Ja, das stimmt sicher. Ich neige zu einem Verfahren ähnlich dem, das man in der Forschung anwendet: Man hat eine Hypothese und sieht, wieweit man damit kommt. Man versucht, möglichst viel Fakten unter sie zu subsumieren. Vielleicht hält sie das aus. Oder aber sie kracht unter der Last entgegenstehender Fakten zusammen. Dann muß man eine neue suchen.
Im Fall Georgien war und ist meine Rahmen- Vorstellung, daß Rußland wieder eine expansive, imperialistische Macht geworden ist; also traue ich es Putin zu, diesen Krieg vorbereitet und gewollt zu haben. Ob Saakaschwili die Wahrheit sagt, ist eine andere Frage. Wenn Sie meine Artikel dazu chronologisch lesen, werden sie finden, daß ich erst nur beide Versionen nebeneinander diskutiert habe, dann immer mehr der von Saakaschwili zugeneigt habe und am Ende wieder skeptischer war.
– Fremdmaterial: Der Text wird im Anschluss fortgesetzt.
File: src/rtl/iso_tx_pkt_queue.sv
module iso_tx_pkt_queue #(
  parameter int MAX_PKTS = 2
) (
  input  logic                          clk,
  input  logic                          rst_n,
  input  logic                          dbl,
  input  logic                          push_req,
  input  logic                          pop,
  output logic [$clog2(MAX_PKTS+1)-1:0] count,
  output logic                          room
);
  localparam int CW = $clog2(MAX_PKTS + 1);
  localparam logic [CW-1:0] CAP_DBL = CW'(MAX_PKTS);
  localparam logic [CW-1:0] CAP_ONE = CW'(1);

  logic [CW-1:0] cap;
  logic          push_ok;

  assign cap     = dbl ? CAP_DBL : CAP_ONE;
  assign room    = count < cap;
  assign push_ok = push_req & (room | pop);

  always_ff @(posedge clk or negedge rst_n) begin
    if (!rst_n)                count <= '0;
    else if (push_ok && !pop)  count <= count + 1'b1;
    else if (!push_ok && pop)  count <= count - 1'b1;
  end

  AST_NO_OVERFLOW: assert property (@(posedge clk) disable iff (!rst_n)
    !room && !pop |=> count == $past(count));
  AST_SAME_CYCLE: assert property (@(posedge clk) disable iff (!rst_n)
    push_req && pop |=> count == $past(count));
endmodule
--- config.mk ---
export PLATFORM = sky130hd
export DESIGN_NAME = pwm_frac_gen
export DESIGN_NICKNAME = d
export VERILOG_FILES = /design/src/rtl/pwm_frac_pkg.sv /design/src/rtl/pwm_ctrl_regs.sv /design/src/rtl/pwm_phase_acc.sv /design/src/rtl/pwm_duty_cmp.sv /design/src/rtl/pwm_frac_gen.sv
export SDC_FILE = /design/constraint.sdc
export NUM_CORES = 1
export LEC_CHECK = 0
export CORE_MARGIN = 4
export CORE_UTILIZATION = 30
export DETAILED_ROUTE_END_ITERATION = 16
export DONT_BUFFER_PORTS = 1
export PLACE_DENSITY_LB_ADDON = 0.12
export SYNTH_ARGS = -nofsm -noshare
export SYNTH_HDL_FRONTEND = slang
export SYNTH_SLANG_ARGS = --single-unit
--- constraint.sdc ---
create_clock -name clk -period 2.8 [get_ports clk]
set_clock_uncertainty 0.15 [all_clocks]
set_input_delay 0.28 -clock clk [delete_from_list [all_inputs] [get_ports clk]]
set_output_delay 0.28 -clock clk [all_outputs]
set_load 0.02 [all_outputs]
--- src/rtl/pwm_frac_pkg.sv ---
package pwm_frac_pkg;
  localparam int REG_W          = 32;
  localparam int EN_BIT         = 31;
  localparam int UPD_BIT        = 30;
  localparam int BASE_LSB       = 8;
  localparam int DIV_LSB        = 0;
  localparam int DEF_ACC_W      = 16;
  localparam int DEF_DIV_W      = 8;
  localparam int unsigned DEF_BASE_LIMIT = 32'h0000_8002;
endpackage

--- src/rtl/pwm_ctrl_regs.sv ---
module pwm_ctrl_regs
  import pwm_frac_pkg::*;
#(
  parameter int          ACC_W      = DEF_ACC_W,
  parameter int          DIV_W      = DEF_DIV_W,
  parameter int unsigned BASE_LIMIT = DEF_BASE_LIMIT
) (
  input  logic             clk,
  input  logic             rst,
  input  logic             wr_en,
  input  logic [REG_W-1:0] wr_data,
  input  logic             cyc_wrap,
  output logic             run_en,
  output logic             upd_pend,
  output logic [ACC_W-1:0] act_base,
  output logic [DIV_W-1:0] act_div,
  output logic [REG_W-1:0] rd_data
);
  localparam int               BASE_MSB = BASE_LSB + ACC_W - 1;
  localparam int               DIV_MSB  = DIV_LSB + DIV_W - 1;
  localparam logic [ACC_W-1:0] LIMIT    = ACC_W'(BASE_LIMIT);

  logic [ACC_W-1:0] sh_base;
  logic [DIV_W-1:0] sh_div;
  logic [ACC_W-1:0] wr_base;
  logic             wr_ok;
  logic             load;
  logic [REG_W-1:0] rd_n;

  assign wr_base = wr_data[BASE_MSB:BASE_LSB];
  assign wr_ok   = wr_en && (wr_base <= LIMIT);
  // shadow moves to active at a period boundary, or at once when stopped
  assign load    = upd_pend && (cyc_wrap || !run_en);

  always_ff @(posedge clk) begin
    if (rst) begin
      run_en   <= 1'b0;
      upd_pend <= 1'b0;
      sh_base  <= '0;
      sh_div   <= '0;
      act_base <= '0;
      act_div  <= '0;
    end else begin
      if (load) begin
        act_base <= sh_base;
        act_div  <= sh_div;
      end
      upd_pend <= (upd_pend && !load) || (wr_ok && wr_data[UPD_BIT]);
      if (wr_ok) begin
        run_en  <= wr_data[EN_BIT];
        sh_base <= wr_base;
        sh_div  <= wr_data[DIV_MSB:DIV_LSB];
      end
    end
  end

  always_comb begin
    rd_n                    = '0;
    rd_n[EN_BIT]            = run_en;
    rd_n[UPD_BIT]           = upd_pend;
    rd_n[BASE_MSB:BASE_LSB] = sh_base;
    rd_n[DIV_MSB:DIV_LSB]   = sh_div;
  end

  always_ff @(posedge clk) begin
    if (rst) rd_data <= '0;
    else     rd_data <= rd_n;
  end
endmodule

--- src/rtl/pwm_phase_acc.sv ---
module pwm_phase_acc #(
  parameter int ACC_W = 16
) (
  input  logic             clk,
  input  logic             rst,
  input  logic             run_en,
  input  logic [ACC_W-1:0] step,
  output logic [ACC_W-1:0] phase,
  output logic             cyc_wrap
);
  logic [ACC_W:0] sum;

  assign sum      = {1'b0, phase} + {1'b0, step};
  assign cyc_wrap = run_en && sum[ACC_W];

  always_ff @(posedge clk) begin
    if (rst || !run_en) phase <= '0;
    else                phase <= sum[ACC_W-1:0];
  end
endmodule

--- src/rtl/pwm_duty_cmp.sv ---
module pwm_duty_cmp #(
  parameter int DIV_W = 8
) (
  input  logic             clk,
  input  logic             rst,
  input  logic             run_en,
  input  logic [DIV_W-1:0] phase_hi,
  input  logic [DIV_W-1:0] thresh,
  output logic             pwm_q
);
  always_ff @(posedge clk) begin
    if (rst) pwm_q <= 1'b0;
    else     pwm_q <= run_en && (phase_hi >= thresh);
  end
endmodule

--- src/rtl/pwm_frac_gen.sv ---
module pwm_frac_gen
  import pwm_frac_pkg::*;
#(
  parameter int          ACC_W      = DEF_ACC_W,
  parameter int          DIV_W      = DEF_DIV_W,
  parameter int unsigned BASE_LIMIT = DEF_BASE_LIMIT
) (
  input  logic             clk,
  input  logic             rst,
  input  logic             wr_en,
  input  logic [REG_W-1:0] wr_data,
  output logic [REG_W-1:0] rd_data,
  output logic             pwm_out
);
  logic             en_w;
  logic             upd_w;
  logic             wrap_w;
  logic [ACC_W-1:0] act_base_w;
  logic [DIV_W-1:0] act_div_w;
  logic [ACC_W-1:0] phase_w;

  pwm_ctrl_regs #(.ACC_W(ACC_W), .DIV_W(DIV_W), .BASE_LIMIT(BASE_LIMIT)) u_regs (
    .clk(clk), .rst(rst), .wr_en(wr_en), .wr_data(wr_data),
    .cyc_wrap(wrap_w), .run_en(en_w), .upd_pend(upd_w),
    .act_base(act_base_w), .act_div(act_div_w), .rd_data(rd_data)
  );

  pwm_phase_acc #(.ACC_W(ACC_W)) u_acc (
    .clk(clk), .rst(rst), .run_en(en_w), .step(act_base_w),
    .phase(phase_w), .cyc_wrap(wrap_w)
  );

  pwm_duty_cmp #(.DIV_W(DIV_W)) u_cmp (
    .clk(clk), .rst(rst), .run_en(en_w),
    .phase_hi(phase_w[ACC_W-1 -: DIV_W]), .thresh(act_div_w), .pwm_q(pwm_out)
  );
endmodule

==> flow_summary.ini <==
[setup_path]
worst-endpoint-arrival_ns = 2.69
timing.critical_path.from_type = flop
worst-r2r-setup-slack_ns = 0.19
path_max_fanout = 14
critPathCaptureType = flop
crit-reg2reg-capture = u_regs.act_base[10]$_SDFFE_PP0P_
crit_type = flop to flop
critical_path_required_ns = 2.88
worst_r2r_startpoint = u_regs.act_base[0]$_SDFFE_PP0P_
ff2ff_path_depth = 8

[cells_and_area]
mostFrequentLayoutCell = dfxtp_1
area_growth_syn_to_layout_pct = 19.6
post_route_cells_drive_above_1_share_pct = 11.4
antenna-diode-count = 0
layout.nets = 494
mostFrequentLayoutCells = dfxtp_1, nor2_1, nor2b_1

[run_status]
status = finished clean

[sta]
setup_repair_after_global_routing_missed_its_margin = false
fin_setup_tns_ns = 0
setup_violations = 0
finalHoldViolCount = 0
timing_max_transition_violations_final = 0
fin_crit_ns = 2.61
min_period_over_period_pct = 93.1
setup_ws_ns = 0.193
achievable-frequency_mhz = 384

[clock_network]
cts-root-buf = clkbuf_16
postCtsSetupBuffers = 0
worst_skew_pair.late_latency_ns = 0.35
max_buffers_root_to_sink = 2
ctsHtreeMaxLevel = 3
cts_tree = done
tritoncts_num_sinks = 93
clkSlewWorstSetupHoldPaths_ns = 0.06
numCtsBuffers = 9

[synthesis]
yosys.area.top_type_share_pct = 44.9
synth.lib_cells_used.distinct = 48
avgSynthCellArea_um2 = 10.2
synthesis.yosys.warnings = 0
flip_flop_cell_with_the_highest_count_after_synthesis = dfxtp_1
synth_edf_count = 0
async_flop_share_pct = 0
seq_area_frac_synth_pct = 44.9
synth_area_leaders = dfxtp_1, ha_1, mux2_4
syn_area_um2 = 4140
netlist.top_cell.by_area = dfxtp_1
flip_flop_and_latch_count_after_synthesis = 93
post_synthesis_cell_count = 406

[pwr]
power.density_cell_area_nw_per_um2 = 574
ir_drop_v = 0.000326
power.leakage_nw = 2.19

[global_routing]
grt_first_pass_wirelength_um = 14800
grt_max_degree = 52
first_global_vias = 2766
grt_util_all_layers_pct = 11.9
grt.overflow.total = 0
antenna_found_initial = 0

[route]
detail_route.drc_violations = 0
final_wirelength_um = 9030
ant_nets = 0
wire_per_inst_um = 14.7
number_of_vias_per_cell_after_detailed_routing = 4.54
dr_total_vias = 2795
dr.first_iter.drc_count = 106
drt_pass1_iterations = 5

[floorplanning]
floorplan.core_area_um2 = 13400
y_dimension_of_the_die_um = 126
num_rows = 42
die_w_um = 126
floorplan.initialDensity_pct = 30.9
dieArea_um2 = 15800
count_of_pins_on_the_block_boundary = 68

[placement]
number_of_buffers_inserted_by_port_buffering = 0
post_place_setup_slack_ns = 0.102
dp_hpwl_um = 6410
routabilityCongestion = 0.737

[hold_path]
holdCritStartpoint = rst
min_path_cells = 2
min_to = u_regs.act_div[3]$_SDFFE_PP0P_
holdCritPathClass = input port to flop

[flow_run]
drv_cap = 0
## worst max path at each step
stage | cells after the start | endpoint | slack (ns) | from
floorplan | 8 | u_regs.act_base[0]$_SDFFE_PP0P_ | 0.22 | u_regs.act_base[0]$_SDFFE_PP0P_
finish | 8 | u_regs.act_base[10]$_SDFFE_PP0P_ | 0.19 | u_regs.act_base[0]$_SDFFE_PP0P_
global placement | 8 | u_regs.act_base[9]$_SDFFE_PP0P_ | 0.10 | u_regs.act_base[0]$_SDFFE_PP0P_
CTS | 8 | u_regs.act_base[10]$_SDFFE_PP0P_ | 0.08 | u_regs.act_base[0]$_SDFFE_PP0P_
detailed placement | 8 | u_regs.act_base[8]$_SDFFE_PP0P_ | 0.10 | u_regs.act_base[0]$_SDFFE_PP0P_
global route | 8 | u_regs.act_base[8]$_SDFFE_PP0P_ | 0.07 | u_regs.act_base[0]$_SDFFE_PP0P_
## worst max-delay path, stage by stage (launching register included)
cell and delay (ns):
dfxtp_1 0.31, ha_1 0.23, fa_1 0.41, a211oi_2 0.27, o21a_1 0.29, a211oi_4 0.11
o21ai_4 0.21, buf_12 0.19, mux2_1 0.33
## cell type report
cell class | instances | area (µm²)
clock buffers | 9 | 225
clock inverters | 7 | 97.6
fillers | 1365 | 8440
inverters | 18 | 67.6
multi-input cells | 278 | 2120
flip-flops and latches | 93 | 1860
well taps | 176 | 220
repair buffers | 34 | 360
## registers in the layout, summed over array words and instances (netlist names)
| signal | cells |
|---|---|
| u_regs.run_en | 1 |
| u_regs.sh_base | 16 |
| u_acc.phase | 16 |
| u_cmp.pwm_q | 1 |
| u_regs.act_div | 8 |
| u_regs.sh_div | 8 |
| u_regs.upd_pend | 1 |
| u_regs.act_base | 16 |
| u_regs.rd_data | 26 |
## cells by family after synthesis
kind of cell | synth area share, %
AOI/OAI and AO/OA | 11.0
other | 0.0905
and+or+nand+nor | 15.0
buffers and inverters | 4.65
muxes | 15.6
DFF | 44.9
xor gates and xnor gates | 1.06
adders and majority gates | 7.73
## metrics by stage
stage	utilization [%]	area (µm²)	hold slack (ns)	power, W	instances
4_1_cts	36.9	4950	0.00425	0.00290	615
3_3_place_gp	32.4	4340	0.210	0.00151	571
2_1_floorplan	-	4160	0.246	0.00150	411
6_report	37.0	4960	0.0254	0.00284	615
3_5_place_dp	32.4	4340	0.212	0.00151	571
5_1_grt	37.0	4960	0.0207	0.00296	615
## repair_timing
action	4_1_cts	5_1_grt
hold buffers	28	0
endpoints found under the hold margin	51	0
gates resized for setup	0	1
setup endpoints to repair	0	14
## metal layers
layer | GRT usage [%] | vias up | wire length [µm]
met5 | 0 | - | 0
met4 | 5.74 | 0 | 172
met3 | 3.28 | 11 | 359
met2 | 16.9 | 45 | 3830
met1 | 16.4 | 1295 | 4670
li1 | - | 1444 | -
## power breakdown
group          switching (W)  internal [W]  total (W)
sequential         0.0000284       0.00135    0.00138
clock               0.000540      0.000787    0.00133
combinational      0.0000654     0.0000703   0.000136
## synth_stat cells (all sizes together), types with 11 or more instances
cell    instances
ha             24
inv            18
mux2           24
o21ai          14
buf            14
nor2b          40
a21oi          13
nand2          14
dfxtp          93
mux2i          30
a211oi         11
nor2           45
(Power assumes the default switching activity.)
[config.mk]
export PLATFORM = sky130hd
export DESIGN_NAME = serial_shift_port
export DESIGN_NICKNAME = d
export VERILOG_FILES = /design/src/rtl/sio_pkg.sv /design/src/rtl/sio_clkgen.sv /design/src/rtl/sio_ext_sync.sv /design/src/rtl/sio_shift_engine.sv /design/src/rtl/sio_regs.sv /design/src/rtl/serial_shift_port.sv
export SDC_FILE = /design/constraint.sdc
export NUM_CORES = 1
export LEC_CHECK = 0
export BUFFER_PORTS_ARGS = -buffer_cell sky130_fd_sc_hd__buf_4
export CORE_MARGIN = 8
export CORE_UTILIZATION = 31
export DETAILED_ROUTE_END_ITERATION = 10
export GPL_ROUTABILITY_DRIVEN = 0
export PLACE_DENSITY = 0.59
export SLEW_MARGIN = 20
export SYNTH_ARGS = -nofsm -noshare
export SYNTH_HDL_FRONTEND = slang
export SYNTH_SLANG_ARGS = --single-unit
[constraint.sdc]
create_clock -name clk -period 2.35 [get_ports clk]
set_input_delay 0.1175 -clock clk [delete_from_list [all_inputs] [get_ports clk]]
set_output_delay 0.1175 -clock clk [all_outputs]
set_load 0.005 [all_outputs]
$ cat src/rtl/whsw_path_fsm.sv
module whsw_path_fsm
    import whsw_pkg::*;
#(
    parameter int SEL_W = 2
) (
    input  logic             clk,
    input  logic             rst_n,
    input  logic             in_valid_i,
    input  logic             in_ready_i,
    input  flit_kind_e       kind_i,
    input  logic [SEL_W-1:0] head_sel_i,
    output logic             route_en_o,
    output logic [SEL_W-1:0] route_sel_o,
    output logic             strip_o,
    output logic             worm_o
);
    path_state_e      state_q, state_d;
    logic [SEL_W-1:0] lock_q, lock_d;
    logic             fire;

    assign fire = in_valid_i && in_ready_i;

    // State register
    always_ff @(posedge clk or negedge rst_n) begin
        if (!rst_n) begin
            state_q <= ST_IDLE;
            lock_q  <= '0;
        end else begin
            state_q <= state_d;
            lock_q  <= lock_d;
        end
    end

    // Transitions: open, close, single, hold
    always_comb begin
        state_d = state_q;
        lock_d  = lock_q;
        unique case (state_q)
            ST_IDLE: begin
                if (fire && kind_i == FT_HEAD) begin
                    state_d = ST_WORM;
                    lock_d  = head_sel_i;
                end
            end
            ST_WORM: begin
                if (fire && kind_i == FT_TAIL) begin
                    state_d = ST_IDLE;
                end
            end
            default: state_d = ST_IDLE;
        endcase
    end

    // Outputs
    always_comb begin
        route_en_o  = 1'b0;
        route_sel_o = head_sel_i;
        strip_o     = 1'b0;
        worm_o      = 1'b0;
        unique case (state_q)
            ST_IDLE: begin
                route_en_o  = (kind_i == FT_HEAD) || (kind_i == FT_SOLO);
                route_sel_o = head_sel_i;
                strip_o     = 1'b1;
            end
            ST_WORM: begin
                route_en_o  = 1'b1;
                route_sel_o = lock_q;
                worm_o      = 1'b1;
            end
            default: ;
        endcase
    end


    lock_hold_chk: assert property (@(posedge clk) disable iff (!rst_n)
        (state_q == ST_WORM && !(fire && kind_i == FT_TAIL))
        |=> (state_q == ST_WORM && lock_q == $past(lock_q)));


    solo_nolock_chk: assert property (@(posedge clk) disable iff (!rst_n)
        (state_q == ST_IDLE && fire && kind_i == FT_SOLO) |=> (state_q == ST_IDLE));
endmodule
--- src/rtl/mcore_pkg.sv ---
// Shared types for the multi-cycle core: opcodes, step states, arithmetic
// selections and the decoded control bundle. Assumes a fixed 32-bit encoding.
package mcore_pkg;

    typedef enum logic [5:0] {
        OP_NOP   = 6'd0,
        OP_ADD   = 6'd1,
        OP_ADDI  = 6'd2,
        OP_SUB   = 6'd3,
        OP_SLT   = 6'd4,
        OP_BNE   = 6'd5,
        OP_SW    = 6'd6,
        OP_LW    = 6'd7,
        OP_CACHE = 6'd8,
        OP_J     = 6'd9,
        OP_JAL   = 6'd10,
        OP_HALT  = 6'd11
    } opcode_e;

    typedef enum logic [1:0] {
        ALU_ADD = 2'd0,
        ALU_SUB = 2'd1,
        ALU_SLT = 2'd2
    } alu_op_e;

    typedef enum logic [2:0] {
        ST_FETCH  = 3'd0,
        ST_DECODE = 3'd1,
        ST_EXEC   = 3'd2,
        ST_MEM    = 3'd3,
        ST_WB     = 3'd4,
        ST_HALT   = 3'd5
    } state_e;

    typedef struct packed {
        alu_op_e    alu_op;
        logic       use_imm;
        logic       wb_en;
        logic [4:0] dest;
        logic       is_load;
        logic       is_store;
        logic       is_bne;
        logic       is_jump;
        logic       is_link;
        logic       is_cache;
        logic       is_halt;
    } ctrl_t;

    localparam logic [4:0] LINK_REG = 5'd31;

endpackage

--- src/rtl/mcore_regfile.sv ---
// Register file: two combinational read ports and one synchronous write port.
// Entry 0 is never written, so it always reads zero. A synchronous active-low
// reset clears every entry.
module mcore_regfile #(
    parameter int DATA_W = 32,
    parameter int REG_N  = 32,
    localparam int AW    = $clog2(REG_N)
) (
    input  logic              clk,
    input  logic              rst_n,
    input  logic [AW-1:0]     raddr_a,
    input  logic [AW-1:0]     raddr_b,
    output logic [DATA_W-1:0] rdata_a,
    output logic [DATA_W-1:0] rdata_b,
    input  logic              we,
    input  logic [AW-1:0]     waddr,
    input  logic [DATA_W-1:0] wdata
);

    logic [DATA_W-1:0] regs [REG_N];

    // Clear on reset, else store one result, never into entry 0.
    always_ff @(posedge clk) begin
        if (!rst_n) begin
            for (int i = 0; i < REG_N; i++) regs[i] <= '0;
        end else if (we && waddr != '0) begin
            regs[waddr] <= wdata;
        end
    end

    // Asynchronous reads.
    assign rdata_a = regs[raddr_a];
    assign rdata_b = regs[raddr_b];

    // entry 0 keeps zero whatever the write port does.
    a_r9_zero_reg: assert property (@(posedge clk) disable iff (!rst_n)
        regs[0] == '0);

endmodule

--- src/rtl/mcore_alu.sv ---
// Arithmetic unit: wrapping add and subtract, and a signed less-than compare.
// Also flags operand inequality for conditional branches.
module mcore_alu
    import mcore_pkg::*;
#(
    parameter int DATA_W = 32
) (
    input  alu_op_e           op,
    input  logic [DATA_W-1:0] a,
    input  logic [DATA_W-1:0] b,
    output logic [DATA_W-1:0] y,
    output logic              neq
);

    // Select the result for the requested operation.
    always_comb begin
        unique case (op)
            ALU_SUB: y = a - b;
            ALU_SLT: y = {{(DATA_W-1){1'b0}}, ($signed(a) < $signed(b))};
            default: y = a + b;
        endcase
    end

    assign neq = (a != b);

endmodule

--- src/rtl/mcore_decode.sv ---
// Instruction decoder: splits the fixed-format word into register fields, the
// sign-extended immediate and the jump target, and builds the control bundle.
// Unknown opcodes decode to an all-zero bundle, which behaves as a no-op.
module mcore_decode
    import mcore_pkg::*;
(
    input  logic [31:0] instr,
    output ctrl_t       ctrl,
    output logic [4:0]  rs,
    output logic [4:0]  rt,
    output logic [31:0] imm_ext,
    output logic [25:0] target
);

    logic [4:0] rd;

    assign rs      = instr[25:21];
    assign rt      = instr[20:16];
    assign rd      = instr[15:11];
    assign imm_ext = {{16{instr[15]}}, instr[15:0]};
    assign target  = instr[25:0];

    // Translate the opcode into step and datapath controls.
    always_comb begin
        ctrl = '0;
        case (instr[31:26])
            OP_ADD:   begin ctrl.wb_en = 1'b1; ctrl.dest = rd; end
            OP_SUB:   begin ctrl.wb_en = 1'b1; ctrl.dest = rd; ctrl.alu_op = ALU_SUB; end
            OP_SLT:   begin ctrl.wb_en = 1'b1; ctrl.dest = rd; ctrl.alu_op = ALU_SLT; end
            OP_ADDI:  begin ctrl.wb_en = 1'b1; ctrl.dest = rt; ctrl.use_imm = 1'b1; end
            OP_LW:    begin ctrl.wb_en = 1'b1; ctrl.dest = rt; ctrl.use_imm = 1'b1;
                            ctrl.is_load = 1'b1; end
            OP_SW:    begin ctrl.use_imm = 1'b1; ctrl.is_store = 1'b1; end
            OP_BNE:   ctrl.is_bne = 1'b1;
            OP_J:     ctrl.is_jump = 1'b1;
            OP_JAL:   begin ctrl.is_jump = 1'b1; ctrl.is_link = 1'b1;
                            ctrl.wb_en = 1'b1; ctrl.dest = LINK_REG; end
            OP_CACHE: ctrl.is_cache = 1'b1;
            OP_HALT:  ctrl.is_halt = 1'b1;
            default:  ctrl = '0;
        endcase
    end

endmodule
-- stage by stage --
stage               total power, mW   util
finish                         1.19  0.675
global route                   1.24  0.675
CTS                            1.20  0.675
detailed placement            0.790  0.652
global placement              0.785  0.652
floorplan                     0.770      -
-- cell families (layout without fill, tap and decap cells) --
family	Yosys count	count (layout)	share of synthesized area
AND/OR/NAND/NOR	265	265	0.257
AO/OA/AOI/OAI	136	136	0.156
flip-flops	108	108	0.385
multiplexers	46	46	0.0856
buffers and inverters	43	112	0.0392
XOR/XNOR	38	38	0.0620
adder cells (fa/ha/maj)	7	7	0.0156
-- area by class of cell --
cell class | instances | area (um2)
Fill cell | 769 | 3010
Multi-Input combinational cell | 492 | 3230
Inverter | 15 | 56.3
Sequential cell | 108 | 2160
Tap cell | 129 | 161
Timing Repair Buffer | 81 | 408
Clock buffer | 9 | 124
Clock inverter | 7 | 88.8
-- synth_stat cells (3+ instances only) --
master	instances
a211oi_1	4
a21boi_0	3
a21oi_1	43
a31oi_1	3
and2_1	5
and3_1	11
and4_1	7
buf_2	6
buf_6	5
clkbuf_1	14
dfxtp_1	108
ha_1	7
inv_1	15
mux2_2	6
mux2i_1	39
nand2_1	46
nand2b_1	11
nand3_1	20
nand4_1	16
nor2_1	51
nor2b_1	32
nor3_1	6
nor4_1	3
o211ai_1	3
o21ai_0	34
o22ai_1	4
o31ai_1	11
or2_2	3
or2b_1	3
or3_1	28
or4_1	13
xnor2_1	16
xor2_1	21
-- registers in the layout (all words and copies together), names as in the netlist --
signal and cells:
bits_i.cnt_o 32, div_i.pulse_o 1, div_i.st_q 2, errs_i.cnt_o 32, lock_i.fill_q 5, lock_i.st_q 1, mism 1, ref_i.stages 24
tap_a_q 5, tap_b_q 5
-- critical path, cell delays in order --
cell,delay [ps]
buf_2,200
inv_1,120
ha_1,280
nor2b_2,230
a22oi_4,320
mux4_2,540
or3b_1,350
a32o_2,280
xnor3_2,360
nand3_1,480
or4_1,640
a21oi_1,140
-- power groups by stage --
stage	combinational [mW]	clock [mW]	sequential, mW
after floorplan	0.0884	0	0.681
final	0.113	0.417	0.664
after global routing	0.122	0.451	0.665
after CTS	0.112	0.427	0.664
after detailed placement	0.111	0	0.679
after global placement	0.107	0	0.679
Zitat von Omni Bei Ihrer Kritik von SPON kam mir die Redensart vom halbvollen und halbleeren Glas in den Sinn. Kann man SPON den Vorwurf machen, dass es den Zustand des Iraks als ein halbleeres Glas zeichnet? Sicherlich. Zu erwarten wäre, dass stets 50% der Artikel das Glas als halbleer beschreiben und 50% das Glas als halbvoll. Aber selbst dann würde sich vielleicht der eine Leser über die Halbvoll-Artikel aufregen, der andere über die Halbleer-Artikel.
Wenn's denn so wäre, lieber Omni. Aber "Spiegel-Online" hat jahrelang, als es im Irak schlecht stand, buchstäblich zu jeder Bombe einen Aufmacher gehabt (ich habe das damals, noch in Schrippes Forum, manchmal dokumentiert). Und seit es im Irak aufwärts geht, ist er fast aus deren Berichterstattung verschwunden. Gut, only bad news is good news. Aber "Spiegel-Online" nimmt ja für sich in Anspruch, seriös zu sein.
Zitat von Omni Aber vielleicht ist es schon ein gewisser Erkenntnisfortschritt, wenn man sich dieser subjektiven Beschränkung des eigenen Denkens wenigstens bewusst ist.
Und wenn man sie nicht für ein bequemes Ruhekissen hält. Denn diese Einsicht kann ja auch zu der Haltung führen: Berichterstattung ist eh immer subjektiv, also brauche ich keine Rücksicht mehr auf die Sachverhalte, auf beide Seiten der Medaille zu nehmen.
Das kann man aber sehr wohl. Ein subjektives Moment wird immer da sein, aber man kann es verringern.